E uma tecnologia diferente pode ser necessária para alimentar os motores elétricos. As baterias funcionam bem para os veículos de entrega e outros caminhões de curta distância, que já circulam nas estradas em números significativos. Mas, segundo a Daimler, a energia das baterias não é ideal para os veículos de longa distância com 18 rodas, pelo menos com a tecnologia atual. O peso das baterias por si só faria com que tivesse que reduzir em muito o peso da carga, uma consideração importante para as companhias de transportes por caminhões, preocupadas com os custos.
Em seu lugar, a Daimler e algumas concorrentes estão apostando nas células de combustível que geram eletricidade a partir do hidrogênio. As células de combustível não produzem emissões soltas pelo escapamento, e os tanques de combustível de hidrogênio podem ser recarregados tão rapidamente quanto os tanques de diesel – o que constitui uma clara vantagem se comparada às baterias, que costumam levar pelo menos o dobro do tempo para recarregar.
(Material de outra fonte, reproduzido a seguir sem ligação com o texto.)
==> src/rtl/ram_arbiter.sv <==
// Round-robin arbiter sharing one SDRAM user port between N requesters.
// One transaction in flight: IDLE -> ISSUE -> WAIT -> DONE -> IDLE.
// Optional watchdog on WAIT selected by macro RAM_ARB_WATCHDOG_EN.
module ram_arbiter
  import ram_arb_pkg::*;
#(
  parameter int N       = 2,
  parameter int AW      = 23,
  parameter int DW      = 32,
  parameter int TIMEOUT = DEFAULT_TIMEOUT
) (
  input logic          CLK,
  input logic          RESET,
  ram_arbiter_if.slave bus
);

  localparam int GW = (N > 1) ? $clog2(N) : 1;
  localparam int BW = DW / 8;

  logic [1:0]    state_q,   state_d;
  logic [GW-1:0] grant_q,   grant_d;
  logic [N-1:0]  ack_q,     ack_d;
  logic [DW-1:0] dout_q,    dout_d;
  logic          ram_req_q, ram_req_d;
  logic          we_q,      we_d;
  logic [AW-1:0] addr_q,    addr_d;
  logic [DW-1:0] din_q,     din_d;
  logic [BW-1:0] be_q,      be_d;

  logic          pick_vld;
  logic [GW-1:0] pick_idx;

`ifdef RAM_ARB_WATCHDOG_EN
  localparam int CW = $clog2(TIMEOUT + 1);
  logic [CW-1:0] cnt_q, cnt_d;
  logic          err_q, err_d;
`else
  logic unused_timeout;
  assign unused_timeout = (TIMEOUT > 0);
`endif

  rr_pick #(.N(N), .PW(GW)) u_pick (
    .req_i   (bus.REQ),
    .ptr_i   (grant_q),
    .valid_o (pick_vld),
    .idx_o   (pick_idx)
  );

  // Next-state logic: grant and latch in IDLE, raise request in ISSUE, wait for completion.
  always_comb begin
    state_d   = state_q;
    grant_d   = grant_q;
    ack_d     = '0;
    dout_d    = dout_q;
    ram_req_d = ram_req_q;
    we_d      = we_q;
    addr_d    = addr_q;
    din_d     = din_q;
    be_d      = be_q;
`ifdef RAM_ARB_WATCHDOG_EN
    cnt_d     = cnt_q;
    err_d     = 1'b0;
`endif
    case (state_q)
      ST_IDLE: begin
        if (pick_vld) begin
          grant_d = pick_idx;
          we_d    = bus.REQ_WE[pick_idx];
          addr_d  = bus.REQ_ADDR[int'(pick_idx) * AW +: AW];
          din_d   = bus.REQ_DIN[int'(pick_idx) * DW +: DW];
          be_d    = bus.REQ_BE[int'(pick_idx) * BW +: BW];
          state_d = ST_ISSUE;
`ifdef RAM_ARB_WATCHDOG_EN
          cnt_d   = '0;
`endif
        end
      end
      ST_ISSUE: begin
        ram_req_d = 1'b1;
        state_d   = ST_WAIT;
      end
      ST_WAIT: begin
        if (bus.RAM_ACK) begin
          ram_req_d      = 1'b0;
          dout_d         = bus.RAM_DOUT;
          ack_d[grant_q] = 1'b1;
          state_d        = ST_DONE;
        end
`ifdef RAM_ARB_WATCHDOG_EN
        else if (cnt_q == CW'(TIMEOUT - 1)) begin
          ram_req_d      = 1'b0;
          dout_d         = '1;
          ack_d[grant_q] = 1'b1;
          err_d          = 1'b1;
          state_d        = ST_DONE;
        end else begin
          cnt_d = cnt_q + 1'b1;
        end
`endif
      end
      ST_DONE: begin
        state_d = ST_IDLE;
      end
      default: begin
        state_d = ST_IDLE;
      end
    endcase
  end

  // State and output registers; reset abandons any in-flight transaction without ACK.
  always_ff @(posedge CLK) begin
    if (RESET) begin
      state_q   <= ST_IDLE;
      grant_q   <= GW'(N - 1);
      ack_q     <= '0;
      dout_q    <= '0;
      ram_req_q <= 1'b0;
      we_q      <= 1'b0;
      addr_q    <= '0;
      din_q     <= '0;
      be_q      <= '0;
`ifdef RAM_ARB_WATCHDOG_EN
      cnt_q     <= '0;
      err_q     <= 1'b0;
`endif
    end else begin
      state_q   <= state_d;
      grant_q   <= grant_d;
      ack_q     <= ack_d;
      dout_q    <= dout_d;
      ram_req_q <= ram_req_d;
      we_q      <= we_d;
      addr_q    <= addr_d;
      din_q     <= din_d;
      be_q      <= be_d;
`ifdef RAM_ARB_WATCHDOG_EN
      cnt_q     <= cnt_d;
      err_q     <= err_d;
`endif
    end
  end

  assign bus.ACK      = ack_q;
  assign bus.DOUT     = dout_q;
  assign bus.RAM_REQ  = ram_req_q;
  assign bus.RAM_WE   = we_q;
  assign bus.RAM_ADDR = addr_q;
  assign bus.RAM_DIN  = din_q;
  assign bus.RAM_BE   = be_q;
  assign bus.GRANT    = grant_q;
`ifdef RAM_ARB_WATCHDOG_EN
  assign bus.ERR      = err_q;
`else
  assign bus.ERR      = 1'b0;
`endif

endmodule

==> src/flat_wrapper.sv <==
// flat-port wrapper written by rule: the top's interface ports become plain ports
module ram_arbiter_flat import ram_arb_pkg::*;
#(
  parameter int N       = 2,
  parameter int AW      = 23,
  parameter int DW      = 32,
  parameter int TIMEOUT = DEFAULT_TIMEOUT
)
  (CLK, RESET, bus_REQ, bus_REQ_WE, bus_REQ_ADDR, bus_REQ_DIN, bus_REQ_BE, bus_RAM_ACK, bus_RAM_DOUT, bus_ACK, bus_DOUT, bus_ERR, bus_RAM_REQ, bus_RAM_WE, bus_RAM_ADDR, bus_RAM_DIN, bus_RAM_BE, bus_GRANT);
  ram_arbiter_if #(.N(N), .AW(AW), .DW(DW)) bus_i ();
  input logic CLK;
  input logic RESET;
  input wire logic [$bits(bus_i.REQ)-1:0] bus_REQ;
  input wire logic [$bits(bus_i.REQ_WE)-1:0] bus_REQ_WE;
  input wire logic [$bits(bus_i.REQ_ADDR)-1:0] bus_REQ_ADDR;
  input wire logic [$bits(bus_i.REQ_DIN)-1:0] bus_REQ_DIN;
  input wire logic [$bits(bus_i.REQ_BE)-1:0] bus_REQ_BE;
  input wire logic [$bits(bus_i.RAM_ACK)-1:0] bus_RAM_ACK;
  input wire logic [$bits(bus_i.RAM_DOUT)-1:0] bus_RAM_DOUT;
  output wire logic [$bits(bus_i.ACK)-1:0] bus_ACK;
  output wire logic [$bits(bus_i.DOUT)-1:0] bus_DOUT;
  output wire logic [$bits(bus_i.ERR)-1:0] bus_ERR;
  output wire logic [$bits(bus_i.RAM_REQ)-1:0] bus_RAM_REQ;
  output wire logic [$bits(bus_i.RAM_WE)-1:0] bus_RAM_WE;
  output wire logic [$bits(bus_i.RAM_ADDR)-1:0] bus_RAM_ADDR;
  output wire logic [$bits(bus_i.RAM_DIN)-1:0] bus_RAM_DIN;
  output wire logic [$bits(bus_i.RAM_BE)-1:0] bus_RAM_BE;
  output wire logic [$bits(bus_i.GRANT)-1:0] bus_GRANT;
  assign bus_i.REQ = bus_REQ;
  assign bus_i.REQ_WE = bus_REQ_WE;
  assign bus_i.REQ_ADDR = bus_REQ_ADDR;
  assign bus_i.REQ_DIN = bus_REQ_DIN;
  assign bus_i.REQ_BE = bus_REQ_BE;
  assign bus_i.RAM_ACK = bus_RAM_ACK;
  assign bus_i.RAM_DOUT = bus_RAM_DOUT;
  assign bus_ACK = bus_i.ACK;
  assign bus_DOUT = bus_i.DOUT;
  assign bus_ERR = bus_i.ERR;
  assign bus_RAM_REQ = bus_i.RAM_REQ;
  assign bus_RAM_WE = bus_i.RAM_WE;
  assign bus_RAM_ADDR = bus_i.RAM_ADDR;
  assign bus_RAM_DIN = bus_i.RAM_DIN;
  assign bus_RAM_BE = bus_i.RAM_BE;
  assign bus_GRANT = bus_i.GRANT;
  ram_arbiter #(.N(N), .AW(AW), .DW(DW), .TIMEOUT(TIMEOUT)) u_core (.CLK(CLK), .RESET(RESET), .bus(bus_i));
endmodule
==> config.mk <==
export PLATFORM = sky130hd
export DESIGN_NAME = ram_arbiter_flat
export DESIGN_NICKNAME = d
export VERILOG_FILES = /design/src/rtl/ram_arb_pkg.sv /design/src/rtl/ram_arbiter_if.sv /design/src/rtl/ram_arbiter_rr_pick.sv /design/src/rtl/ram_arbiter.sv /design/src/flat_wrapper.sv
export SDC_FILE = /design/constraint.sdc
export NUM_CORES = 1
export LEC_CHECK = 0
export ABC_AREA = 1
export BUFFER_PORTS_ARGS = -buffer_cell sky130_fd_sc_hd__buf_2
export CAP_MARGIN = 20
export CORE_MARGIN = 1.5
export CORE_UTILIZATION = 40
export CTS_CLUSTER_DIAMETER = 150
export DETAILED_ROUTE_END_ITERATION = 6
export PLACE_DENSITY = 0.72
export REMOVE_ABC_BUFFERS = 1
export SLEW_MARGIN = 20
export SYNTH_ARGS = -nofsm -noshare
export SYNTH_HDL_FRONTEND = slang
export SYNTH_SLANG_ARGS = --single-unit
==> constraint.sdc <==
create_clock -name CLK -period 1.7 [get_ports CLK]
set_input_delay 0 -clock CLK [delete_from_list [all_inputs] [get_ports CLK]]
set_output_delay 0 -clock CLK [all_outputs]
set_load 0.01 [all_outputs]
Em abril, a Daimler começou a testar um protótipo de caminhão de grande porte para longas distâncias, o “GenH2”, capaz de percorrer quase mil quilômetros entre as visitas às bombas de hidrogênio. Entretanto, baixar o custo do equipamento exigirá muito trabalho, além do que, ainda não existe uma rede de postos de hidrogênio para abastecer e nem uma oferta adequada de produção de hidrogênio que não cancele os benefícios que a troca traz para o meio ambiente.
Em maio, a Daimler divulgou detalhes de como pretende solucionar estes problemas, com a meta de vender caminhões de longa distância abastecidos com hidrogênio até 2027 e que sejam mais baratos para operar do que os modelos a diesel.
Durante uma apresentação on-line, executivos da Daimler anunciaram uma parceria com a Shell para a construção de “um corredor de hidrogênio” de postos de abastecimento por todo o norte da Europa. Para os caminhões destinados a distâncias menores, a companhia anunciou uma parceria com a chinesa CATL destinada ao desenvolvimento de baterias, e parcerias com a Siemens e outras indústrias do setor para a instalação de postos de abastecimento de alta voltagem na Europa e nos Estados Unidos.
Em março, a Daimler e a Volvo Trucks, que normalmente são rivais ferrenhas, constituíram uma joint venture visando desenvolver sistemas de células de combustível que transformarão o hidrogênio em eletricidade para alimentar os caminhões para as grandes distâncias. A mensagem é que a transição em matéria de energia é muito grande para uma empresa gerenciar por conta própria, até para uma companhia do tamanho da Daimler, com faturamento de 154 bilhões de euros, ou US$ 188 bilhões, no ano passado.
Este ano, a Daimler está trabalhando em uma tecnologia de células de combustível de hidrogênio, mas a tecnologia ainda não é suficientemente barata ou suficientemente forte para o uso comercial.
“As células de combustível que existem hoje, não são suficientes para atender à demanda dos nossos clientes”, disse Lars Stenqvist, diretor executivo de tecnologia da Volvo Trucks (que constitui uma companhia separada da Volvo Cars), em uma entrevista na sede da companhia em Gotemburgo, na Suécia. “Esta foi uma das razões para unirmos forças com a Daimler, no intuito de dividir o ônus do desenvolvimento”.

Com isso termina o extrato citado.